Saved entries
Source: an optimization exercise on an open RTL-to-GDS flow (aim: small area). Production flows keep margins and buffers that such runs may drop.
Function was checked by simulation only, so behaviour that the tests miss may differ from the original.
Power figures rest on the tool's default switching activity, not on a simulated workload.

==> flow/config.mk <==
export PLATFORM = sky130hd
export DESIGN_NAME = top
export DESIGN_NICKNAME = top
export VERILOG_FILES = /design/flow/design.v
export SDC_FILE = /design/flow/constraint.sdc
export NUM_CORES = 4
export LEC_CHECK = 0
export CAP_MARGIN = 20
export CORE_MARGIN = 2
export CORE_UTILIZATION = 40
export CTS_BUF_LIST = sky130_fd_sc_hd__clkbuf_4
export PLACE_DENSITY = 0.6
export SLEW_MARGIN = 20
==> flow/constraint.sdc <==
create_clock -name core_clock -period 10.0 [get_ports {clk}]
set_input_delay 2.0000 -clock core_clock [delete_from_list [all_inputs] [get_ports {clk}]]
set_output_delay 2.0000 -clock core_clock [all_outputs]
set_load 0.01 [all_outputs]
==> flow/design.v <==
module top (
    input clk,
    input mode,
    input song,
    input plus,
    input minus,
    input rst,
    input set,
    input refer,
    input player1,
    input player2,
    output reg [8:0] rope,
    output reg [1:0] sel,
    output reg [1:0] ledr,
    output reg [1:0] ledg,
    output [1:0] ledb,
    output [3:0] ledop,
    output [7:0] segdata1,
    output [7:0] segdata0,
    output [7:0] seg,
    output [7:0] sel8,
    output reg ledplayer1,
    output reg ledplayer2,
    output reg buzzer,
    output reg round_indicator_1,
    output reg round_indicator_2
);
localparam SYM_DASH = 4'd10, SYM_L = 4'd11, SYM_E = 4'd12, SYM_BLANK = 4'd13;
wire playsong;
wire song_pulse, mode_pulse, plus_pulse, minus_pulse, set_pulse, refer_pulse;
wire player1_pulse, player2_pulse;
wire set_q, plus_q, minus_q;    
wire b40_lt, b40_gt;         
wire mid_lt, mid_gt;         
wire fast_lt, fast_gt;       
reg  mid_lt_d, mid_gt_d;
parameter init              = 3'd0;
parameter time_set          = 3'd1;
parameter round_set         = 3'd2;
parameter finish_setting    = 3'd3;
parameter counting_down     = 3'd4;
parameter gaming            = 3'd5;
parameter check             = 3'd6;
parameter gameover          = 3'd7;
reg [2:0] current_state;
reg [2:0] next_state;
reg gameoverflag;            
reg win1, win2, draw;
reg winflag_1, winflag_2, buzzerflag;
reg [1:0] modereg;
reg [3:0] cycle;
reg [2:0] scan;
reg [3:0] score1, score2;
reg [3:0] win;
reg [1:0] nr1;              
reg [3:0] nr0;              
reg [4:0] seck;              
reg [4:0] seck_d;            
reg [3:0] sr1, sr0;          
reg [3:0] sr1_d, sr0_d;      
reg [1:0] cntdownsec;
reg [3:0] buzzer_gameover_8;
reg       ledb_r;
reg       insetting_d;       
reg       act_d;             
reg [3:0] sd0, sd1;          
reg [3:0] segsym;            
reg [1:0] dmode;             
reg [1:0] d_r1;
reg [3:0] d_r0, d_s1, d_s2;
reg [14:0] p1;
reg [12:0] p2;
reg [11:0] p3;
reg [12:0] buzzer_cnt_1Hz;
reg [13:0] countdown_1Hz;
wire [14:0] p1_next = {p1[13:0], ~(p1[14] ^ p1[13])};
wire [12:0] p2_next = {p2[11:0], ~(p2[12] ^ p2[3] ^ p2[2] ^ p2[0])};
wire [11:0] p3_next = {p3[10:0], ~(p3[11] ^ p3[5] ^ p3[3] ^ p3[0])};
wire [12:0] b1_next = {buzzer_cnt_1Hz[11:0], ~(buzzer_cnt_1Hz[12] ^ buzzer_cnt_1Hz[3] ^ buzzer_cnt_1Hz[2] ^ buzzer_cnt_1Hz[0])};
wire [13:0] cd_next = {countdown_1Hz[12:0], ~(countdown_1Hz[13] ^ countdown_1Hz[4] ^ countdown_1Hz[2] ^ countdown_1Hz[0])};
wire p1_1500  = (p1 == 15'h300e);
wire p1_1501  = (p1 == 15'h601c);
wire p1_12000 = (p1 == 15'h594c);
wire p1_24000 = (p1 == 15'h187a);
wire p2_3000  = (p2 == 13'h1cd0);
wire p2_6000  = (p2 == 13'h0457);
wire p3_2769  = (p3 == 12'h50d);
wire p3_3000  = (p3 == 12'hd32);
wire b1_6000  = (buzzer_cnt_1Hz == 13'h0457);
wire cd_12000 = (countdown_1Hz == 14'h3115);
debounce mode_debounce    (.clk(clk), .rst(rst), .key(mode),    .key_pulse(mode_pulse));
debounce song_debounce    (.clk(clk), .rst(rst), .key(song),    .key_pulse(song_pulse));
debounce sec_plus_debounce(.clk(clk), .rst(rst), .key(plus),    .key_pulse(plus_pulse), .key_q(plus_q));
debounce sec_minus_debounce(.clk(clk), .rst(rst), .key(minus),  .key_pulse(minus_pulse), .key_q(minus_q));
debounce set_debounce     (.clk(clk), .rst(rst), .key(set),     .key_pulse(set_pulse), .key_q(set_q));
debounce refer_debounce   (.clk(clk), .rst(rst), .key(refer),   .key_pulse(refer_pulse));
debounce player1_debounce (.clk(clk), .rst(rst), .key(player1), .key_pulse(player1_pulse));
debounce player2_debounce (.clk(clk), .rst(rst), .key(player2), .key_pulse(player2_pulse));
breath_gen #(.N(40), .W(6)) b40  (.clk(clk), .rst(rst), .lt(b40_lt),  .gt(b40_gt));
breath_gen #(.N(24), .W(5)) bmid (.clk(clk), .rst(rst), .lt(mid_lt),  .gt(mid_gt));
breath_gen #(.N(15), .W(4)) bfast(.clk(clk), .rst(rst), .lt(fast_lt), .gt(fast_gt));
always @(posedge clk) begin
    mid_lt_d <= mid_lt;
    mid_gt_d <= mid_gt;
end
playsongs bgm(.clk(clk), .rst(gameoverflag), .song(song_pulse), .buzzer(playsong));
wire st_init  = (current_state == init);
wire st_ts    = (current_state == time_set);
wire st_rs    = (current_state == round_set);
wire st_fin   = (current_state == finish_setting);
wire st_cd    = (current_state == counting_down);
wire st_game  = (current_state == gaming);
wire st_check = (current_state == check);
wire st_over  = (current_state == gameover);
wire secreg_zero = (sr1 == 4'd0) && (sr0 == 4'd0);
wire p1won = (score1 == win);
wire p2won = (score2 == win);
wire rope_left  = rope[0] | rope[1] | rope[2] | rope[3];
wire rope_right = rope[5] | rope[6] | rope[7] | rope[8];
always @(posedge clk or negedge rst)
begin
    if (!rst) current_state <= init;
    else      current_state <= next_state;
end
always @(posedge clk)
begin
    case (current_state)
    init:           next_state <= time_set;
    time_set:       if (set_pulse) next_state <= round_set;
    round_set:      if (set_pulse) next_state <= finish_setting;
    finish_setting: if (refer_pulse) next_state <= counting_down;
    counting_down:  if (cntdownsec == 0) next_state <= gaming;
    gaming: begin
        if (!secreg_zero) begin
            if (rope[0] || rope[8]) next_state <= check;
        end
        else next_state <= check;
    end
    check: begin
        if (p1won || p2won) next_state <= gameover;
        else if (refer_pulse) next_state <= counting_down;
    end
    default:        next_state <= gameover;
    endcase
end
always @(posedge clk)
begin
    case (current_state)
    init: begin
        score1 <= 0; score2 <= 0; win1 <= 0; win2 <= 0; nr1 <= 2'd0; nr0 <= 4'd1; draw <= 0;
    end
    gaming: begin
        if      (rope[0]) begin win1 <= 1; win2 <= 0; end
        else if (rope[8]) begin win1 <= 0; win2 <= 1; end
        else if (rope_left && secreg_zero)  begin win1 <= 1; win2 <= 0; end
        else if (rope_right && secreg_zero) begin win1 <= 0; win2 <= 1; end
        else if (rope[4] && secreg_zero) draw <= 1;
    end
    check: begin
        if      (win1) begin score1 <= score1 + 1'b1; win1 <= 0; end
        else if (win2) begin score2 <= score2 + 1'b1; win2 <= 0; end
        else if (draw) draw <= 0;
        if (win1 || win2 || draw) begin
            if (nr1 == 2'd3 && nr0 == 4'd1) begin nr1 <= 2'd0; nr0 <= 4'd0; end
            else if (nr0 == 4'd9) begin nr1 <= nr1 + 1'b1; nr0 <= 4'd0; end
            else nr0 <= nr0 + 1'b1;
        end
    end
    default: begin win1 <= 0; win2 <= 0; end
    endcase
end
always @(posedge clk)
begin
    case (current_state)
    init: begin
        ledr <= 2'b00; ledg <= 2'b11; ledb_r <= 1'b1;
    end
    time_set:  if (set_pulse) begin ledr[1] <= 1; ledg[1] <= 0; end
    round_set: if (set_pulse) begin ledr[0] <= 1; ledg[0] <= 0; end
    finish_setting: if (refer_pulse) begin
        ledr <= 2'b11; ledg <= 2'b11; ledb_r <= 1'b1;
    end
    counting_down: begin
        if (p2_3000) begin
            ledr <= ~ledr; ledg <= ~ledg; ledb_r <= ~ledb_r;
        end
        if (cntdownsec == 0) begin
            ledr <= 2'b11; ledg <= 2'b11; ledb_r <= 1'b1;
        end
    end
    gaming: begin
        if (rope[4]) begin
            ledg[0] <= b40_lt; ledg[1] <= b40_gt; ledr <= 2'b11;
        end
        else if (rope[2] || rope[3] || rope[5] || rope[6]) begin
            ledg[0] <= mid_lt; ledr[0] <= mid_lt_d; ledg[1] <= mid_gt; ledr[1] <= mid_gt_d;
        end
        else if (rope[0] || rope[1] || rope[7] || rope[8]) begin
            ledg <= 2'b11; ledr[0] <= fast_lt; ledr[1] <= fast_gt;
        end
    end
    default: begin
        ledr <= 2'b11; ledg <= 2'b11; ledb_r <= 1'b1;
    end
    endcase
end
assign ledb = {2{ledb_r}};
always @(posedge clk)
begin
    case (current_state)
    init: begin seck <= 5'd1; win <= 4'd1; end
    time_set: begin
        if (minus_pulse) seck <= (seck == 5'd1)  ? 5'd19 : seck - 1'b1;
        else if (plus_pulse) seck <= (seck == 5'd19) ? 5'd1 : seck + 1'b1;
    end
    round_set: begin
        if (minus_pulse) win <= (win == 4'd1) ? 4'd9 : win - 1'b1;
        else if (plus_pulse) win <= (win == 4'd9) ? 4'd1 : win + 1'b1;
    end
    default: ;
    endcase
end
always @(posedge clk) insetting_d <= st_ts | st_rs;
assign ledop[0] = ~insetting_d | set_q;
assign ledop[1] = 1'b1;
assign ledop[2] = ~insetting_d | plus_q;
assign ledop[3] = ~insetting_d | minus_q;
always @(posedge clk)
begin
    if (st_cd) begin
        if (p1_12000) cntdownsec <= cntdownsec - 1'b1;
    end
    else cntdownsec <= 2'd3;
end
always @(posedge clk)
begin
    case (current_state)
    init: countdown_1Hz <= 14'd0;
    counting_down: begin
        sr1 <= {1'b0, seck[4:1]};
        sr0 <= seck[0] ? 4'd5 : 4'd0;
    end
    gaming: begin
        if (cd_12000) begin
            countdown_1Hz <= 14'd0;
            if (sr0 == 4'd0) begin sr0 <= 4'd9; sr1 <= sr1 - 1'b1; end
            else sr0 <= sr0 - 1'b1;
        end
        else countdown_1Hz <= cd_next;
    end
    default: ;
    endcase
end
always @(posedge clk)
begin
    seck_d <= seck;
    sr1_d  <= sr1;
    sr0_d  <= sr0;
end
always @(posedge clk)
begin
    case (current_state)
    init: sel <= 2'b11;
    time_set: if (p2_6000) sel <= ~sel;
    round_set: begin
        sel[0] <= 1'b1;
        if (p2_6000) sel[1] <= ~sel[1];
    end
    finish_setting: sel <= 2'b00;
    counting_down:  sel <= 2'b10;
    gaming:         sel <= 2'b00;
    default: ;
    endcase
end
always @(posedge clk)
begin
    case (current_state)
    init: dmode <= 2'd0;
    time_set: begin
        sd0 <= seck_d[0] ? 4'd5 : 4'd0;
        sd1 <= seck_d[4:1];
    end
    round_set: sd1 <= win;
    finish_setting: begin
        sd0 <= seck_d[0] ? 4'd5 : 4'd0;
        sd1 <= seck_d[4:1];
        dmode <= 2'd1;
        d_r1 <= 2'd0; d_r0 <= 4'd0; d_s1 <= 4'd0; d_s2 <= 4'd0;
    end
    counting_down: begin
        d_r1 <= nr1;
        d_r0 <= nr0;
        sd0 <= {2'b00, cntdownsec};
    end
    gaming: begin
        sd0 <= sr0_d;
        sd1 <= sr1_d;
    end
    check: begin
        d_s1 <= score1;
        d_s2 <= score2;
    end
    default: begin
        if (p2won)      dmode <= 2'd3;
        else if (p1won) dmode <= 2'd2;
    end
    endcase
end
assign segdata0[7] = 1'b0;
seg7 seg7_sd0 (.d(sd0), .s(segdata0[6:0]));
assign segdata1[7] = 1'b0;
seg7 seg7_sd1 (.d(sd1), .s(segdata1[6:0]));
reg [3:0] scan_sym;
always @(*) begin
    case (dmode)
    2'd1: case (scan)
        3'd0: scan_sym = d_s2;
        3'd1: scan_sym = SYM_DASH;
        3'd2: scan_sym = SYM_DASH;
        3'd3: scan_sym = d_s1;
        3'd4: scan_sym = d_r0;
        3'd5: scan_sym = {2'b00, d_r1};
        3'd6: scan_sym = SYM_DASH;
        default: scan_sym = win;
        endcase
    2'd2: case (scan)
        3'd0: scan_sym = SYM_E;
        3'd1: scan_sym = 4'd5;
        3'd2: scan_sym = 4'd0;
        3'd3: scan_sym = SYM_L;
        default: scan_sym = 4'd6;
        endcase
    2'd3: case (scan)
        3'd4: scan_sym = SYM_E;
        3'd5: scan_sym = 4'd5;
        3'd6: scan_sym = 4'd0;
        3'd7: scan_sym = SYM_L;
        default: scan_sym = 4'd6;
        endcase
    default: scan_sym = SYM_BLANK;
    endcase
end
always @(posedge clk)
begin
    act_d <= (current_state >= finish_setting);
    if (st_init) begin
        scan <= 3'd0;
        segsym <= SYM_BLANK;
    end
    else if (current_state >= finish_setting) begin
        scan <= scan + 1'b1;
        segsym <= scan_sym;
    end
end
assign seg[7] = 1'b0;
seg7 seg7_seg (.d(segsym), .s(seg[6:0]));
assign sel8 = act_d ? ~(8'd1 << (scan - 1'b1)) : 8'hff;
always @(posedge clk)
begin
    case (current_state)
    init: begin
        cycle <= 4'd1;
        winflag_2 <= 0;
        rope <= 9'b0;
    end
    time_set, round_set: begin
        case (modereg)
        2'b00: rope <= {9{b40_lt}};
        2'b01: rope <= {{4{b40_lt}}, b40_gt, {4{b40_lt}}};
        2'b10: rope <= 9'b1111_1_1111;
        default: rope <= 9'b0;
        endcase
    end
    finish_setting: rope <= 9'b0;
    counting_down: begin
        if (p3_2769) cycle <= cycle + 1'b1;
        case (cycle)
            4'd1:  rope <= 9'b1000_0_0001;
            4'd2:  rope <= 9'b0100_0_0010;
            4'd3:  rope <= 9'b0010_0_0100;
            4'd4:  rope <= 9'b0001_0_1000;
            4'd5:  rope <= 9'b0000_1_0000;
            4'd6:  rope <= 9'b0001_0_1000;
            4'd7:  rope <= 9'b0010_0_0100;
            4'd8:  rope <= 9'b0100_0_0010;
            4'd9:  rope <= 9'b1000_0_0001;
            4'd10: rope <= 9'b0100_0_0010;
            4'd11: rope <= 9'b0010_0_0100;
            4'd12: rope <= 9'b0001_0_1000;
            4'd13: rope <= 9'b0000_1_0000;
            default: ;
        endcase
    end
    gaming: begin
        if (player2_pulse)      rope <= {rope[0], rope[8:1]};
        else if (player1_pulse) rope <= {rope[7:0], rope[8]};
    end
    check: begin
        if (p1won || p2won) winflag_2 <= 1'b1;
        cycle <= 4'd1;
    end
    default: begin
        if (p2_3000) rope <= ~rope;
        else if ((p1won || p2won) && winflag_2) rope <= 9'b0101_0_1010;
        if ((p1won || p2won) && winflag_2) winflag_2 <= 1'b0;
    end
    endcase
end
wire beep_go = ~p1_1501;     
always @(posedge clk)
begin
    case (current_state)
    time_set: begin
        if (set_pulse || plus_pulse || minus_pulse || buzzerflag) begin
            buzzerflag <= beep_go; buzzer <= beep_go;
        end
    end
    round_set: begin
        if (plus_pulse || minus_pulse || buzzerflag) begin
            buzzerflag <= beep_go; buzzer <= beep_go;
        end
        if (set_pulse) buzzerflag <= 1'b1;
    end
    finish_setting: begin
        buzzerflag <= beep_go & buzzerflag;
        buzzer     <= beep_go & buzzerflag;
    end
    counting_down: if (b1_6000) buzzer <= ~buzzer;
    check: begin
        if (p1won || p2won) winflag_1 <= 1'b1;
        if (p1_1500 && buzzer_gameover_8 < 4'd8) begin
            buzzer <= ~buzzer;
            buzzer_gameover_8 <= buzzer_gameover_8 + 1'b1;
        end
    end
    gameover: begin
        if ((p1won || p2won) && winflag_1) begin
            buzzer <= ~buzzer;
            winflag_1 <= 1'b0;
        end
        if (p1_24000 && !gameoverflag) begin
            buzzer <= ~buzzer;
            gameoverflag <= 1'b1;
        end
        if (gameoverflag) buzzer <= playsong;
    end
    default: begin
        buzzer <= 1'b0;
        buzzer_gameover_8 <= 0;
        winflag_1 <= 1'b0;
        buzzerflag <= 1'b0;
        gameoverflag <= 1'b0;
    end
    endcase
end
always @(posedge clk)
begin
    if (st_init) buzzer_cnt_1Hz <= 13'd0;
    else if (st_cd) buzzer_cnt_1Hz <= b1_6000 ? 13'd0 : b1_next;
end
wire ns_over = (next_state == gameover);
always @(posedge clk)
begin
    case (current_state)
    time_set: begin
        if (set_pulse || plus_pulse || minus_pulse || buzzerflag)
            p1 <= beep_go ? p1_next : 15'd0;
    end
    round_set: begin
        if (plus_pulse || minus_pulse || buzzerflag)
            p1 <= beep_go ? p1_next : 15'd0;
    end
    finish_setting:
        p1 <= (beep_go && buzzerflag && next_state != counting_down) ? p1_next : 15'd0;
    counting_down:
        p1 <= (p1_12000 || ns_over) ? 15'd0 : p1_next;
    check:
        p1 <= (next_state != check || (p1_1500 && buzzer_gameover_8 < 4'd8)) ? 15'd0 : p1_next;
    gameover:
        p1 <= (p1_24000 && !gameoverflag) ? 15'd0 : p1_next;
    default: p1 <= 15'd0;
    endcase
end
always @(posedge clk)
begin
    case (current_state)
    time_set, round_set: p2 <= p2_6000 ? 13'd0 : p2_next;
    counting_down:       p2 <= (p2_3000 || ns_over) ? 13'd0 : p2_next;
    gameover:            p2 <= p2_3000 ? 13'd0 : p2_next;
    default:             p2 <= 13'd0;
    endcase
end
always @(posedge clk)
begin
    case (current_state)
    counting_down: p3 <= (p3_2769 || ns_over) ? 12'd0 : p3_next;
    check:         p3 <= (p3_3000 || next_state == counting_down) ? 12'd0 : p3_next;
    gameover:      p3 <= p3_3000 ? 12'd0 : p3_next;
    default:       p3 <= 12'd0;
    endcase
end
always @(posedge clk)
begin
    case (current_state)
    time_set, round_set: begin
        case (modereg)
        2'b00: begin ledplayer1 <= b40_lt; ledplayer2 <= b40_lt; end
        2'b01: begin ledplayer1 <= b40_gt; ledplayer2 <= b40_gt; end
        2'b10: begin ledplayer1 <= 1'b1;   ledplayer2 <= 1'b1;   end
        default: begin ledplayer1 <= 1'b0; ledplayer2 <= 1'b0;   end
        endcase
    end
    check: begin
        if (p3_3000) begin
            if (rope_left)  ledplayer1 <= ~ledplayer1;
            if (rope_right) ledplayer2 <= ~ledplayer2;
        end
    end
    gameover: begin
        if (p3_3000) begin
            if (p1won) ledplayer1 <= ~ledplayer1;
            if (p2won) ledplayer2 <= ~ledplayer2;
        end
    end
    default: begin
        ledplayer1 <= 1'b0;
        ledplayer2 <= 1'b0;
    end
    endcase
end
always @(posedge clk)
begin
    case (current_state)
    time_set, round_set: begin
        case (modereg)
        2'b00: begin round_indicator_1 <= b40_lt; round_indicator_2 <= b40_lt; end
        2'b01: begin round_indicator_1 <= b40_gt; round_indicator_2 <= b40_gt; end
        2'b10: begin round_indicator_1 <= 1'b1;   round_indicator_2 <= 1'b1;   end
        default: begin round_indicator_1 <= 1'b0; round_indicator_2 <= 1'b0;   end
        endcase
    end
    default: begin
        round_indicator_1 <= 1'b0;
        round_indicator_2 <= 1'b0;
    end
    endcase
end
always @(posedge clk or negedge rst)
begin
    if (!rst) modereg <= 2'b00;
    else if (mode_pulse) modereg <= modereg + 1'b1;
end
endmodule
module seg7 (
    input      [3:0] d,
    output reg [6:0] s
);
always @(*) begin
    case (d)
        4'd0:  s = 7'h3f;
        4'd1:  s = 7'h06;
        4'd2:  s = 7'h5b;
        4'd3:  s = 7'h4f;
        4'd4:  s = 7'h66;
        4'd5:  s = 7'h6d;
        4'd6:  s = 7'h7d;
        4'd7:  s = 7'h07;
        4'd8:  s = 7'h7f;
        4'd9:  s = 7'h6f;
        4'd10: s = 7'h40;
        4'd11: s = 7'h38;
        4'd12: s = 7'h79;
        default: s = 7'h00;
    endcase
end
endmodule
module debounce (clk,rst,key,key_pulse,key_q);
input  clk;
input  rst;
input  key;
output key_pulse;
output key_q;
reg       key_rst_pre_n;
reg       key_rst_n;
reg [7:0] cnt;
reg       key_sec_n;
reg       key_sec_pre_n;
wire key_edge = ~key_rst_pre_n & key_rst_n;
always @(posedge clk or negedge rst)
begin
    if (!rst) begin
        key_rst_n     <= 1'b0;
        key_rst_pre_n <= 1'b0;
        cnt           <= 8'h0;
        key_sec_n     <= 1'b0;
        key_sec_pre_n <= 1'b0;
    end
    else begin
        key_rst_n     <= ~key;
        key_rst_pre_n <= key_rst_n;
        if (key_edge) cnt <= 8'h0;
        else          cnt <= cnt + 1'b1;
        if (cnt == 8'hff) key_sec_n <= ~key;
        key_sec_pre_n <= key_sec_n;
    end
end
assign key_pulse = ~key_sec_pre_n & key_sec_n;
assign key_q = ~key_rst_n;
endmodule
module breath_gen #(parameter N = 40, parameter W = 6) (
    input  clk,
    input  rst,
    output reg lt,
    output reg gt
);
reg [W-1:0] cnt1;
reg [W-1:0] cnt2;
reg         flag;
always @(posedge clk or negedge rst) begin
    if (!rst) begin
        cnt1 <= 0;
        cnt2 <= 0;
        flag <= 1'b0;
    end
    else begin
        if (cnt1 == N-1) cnt1 <= 0;
        else             cnt1 <= cnt1 + 1'b1;
        if (cnt1 == N-1) begin
            if (!flag) begin
                if (cnt2 == N-1) flag <= 1'b1;
                else             cnt2 <= cnt2 + 1'b1;
            end
            else begin
                if (cnt2 == 0) flag <= 1'b0;
                else           cnt2 <= cnt2 - 1'b1;
            end
        end
    end
end
always @(posedge clk) begin
    lt <= !(cnt1 < cnt2);
    gt <= !(cnt2 < cnt1);
end
endmodule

## What this task involves
Using the entries above, give back exactly the line containing "set_input_delay 2.0000 -clock", the line containing "reg [2:0] next_state;", and every line between them, and nothing else.

## Solution for this exercise
set_input_delay 2.0000 -clock core_clock [delete_from_list [all_inputs] [get_ports {clk}]]
set_output_delay 2.0000 -clock core_clock [all_outputs]
set_load 0.01 [all_outputs]
==> flow/design.v <==
module top (
    input clk,
    input mode,
    input song,
    input plus,
    input minus,
    input rst,
    input set,
    input refer,
    input player1,
    input player2,
    output reg [8:0] rope,
    output reg [1:0] sel,
    output reg [1:0] ledr,
    output reg [1:0] ledg,
    output [1:0] ledb,
    output [3:0] ledop,
    output [7:0] segdata1,
    output [7:0] segdata0,
    output [7:0] seg,
    output [7:0] sel8,
    output reg ledplayer1,
    output reg ledplayer2,
    output reg buzzer,
    output reg round_indicator_1,
    output reg round_indicator_2
);
localparam SYM_DASH = 4'd10, SYM_L = 4'd11, SYM_E = 4'd12, SYM_BLANK = 4'd13;
wire playsong;
wire song_pulse, mode_pulse, plus_pulse, minus_pulse, set_pulse, refer_pulse;
wire player1_pulse, player2_pulse;
wire set_q, plus_q, minus_q;    
wire b40_lt, b40_gt;         
wire mid_lt, mid_gt;         
wire fast_lt, fast_gt;       
reg  mid_lt_d, mid_gt_d;
parameter init              = 3'd0;
parameter time_set          = 3'd1;
parameter round_set         = 3'd2;
parameter finish_setting    = 3'd3;
parameter counting_down     = 3'd4;
parameter gaming            = 3'd5;
parameter check             = 3'd6;
parameter gameover          = 3'd7;
reg [2:0] current_state;
reg [2:0] next_state;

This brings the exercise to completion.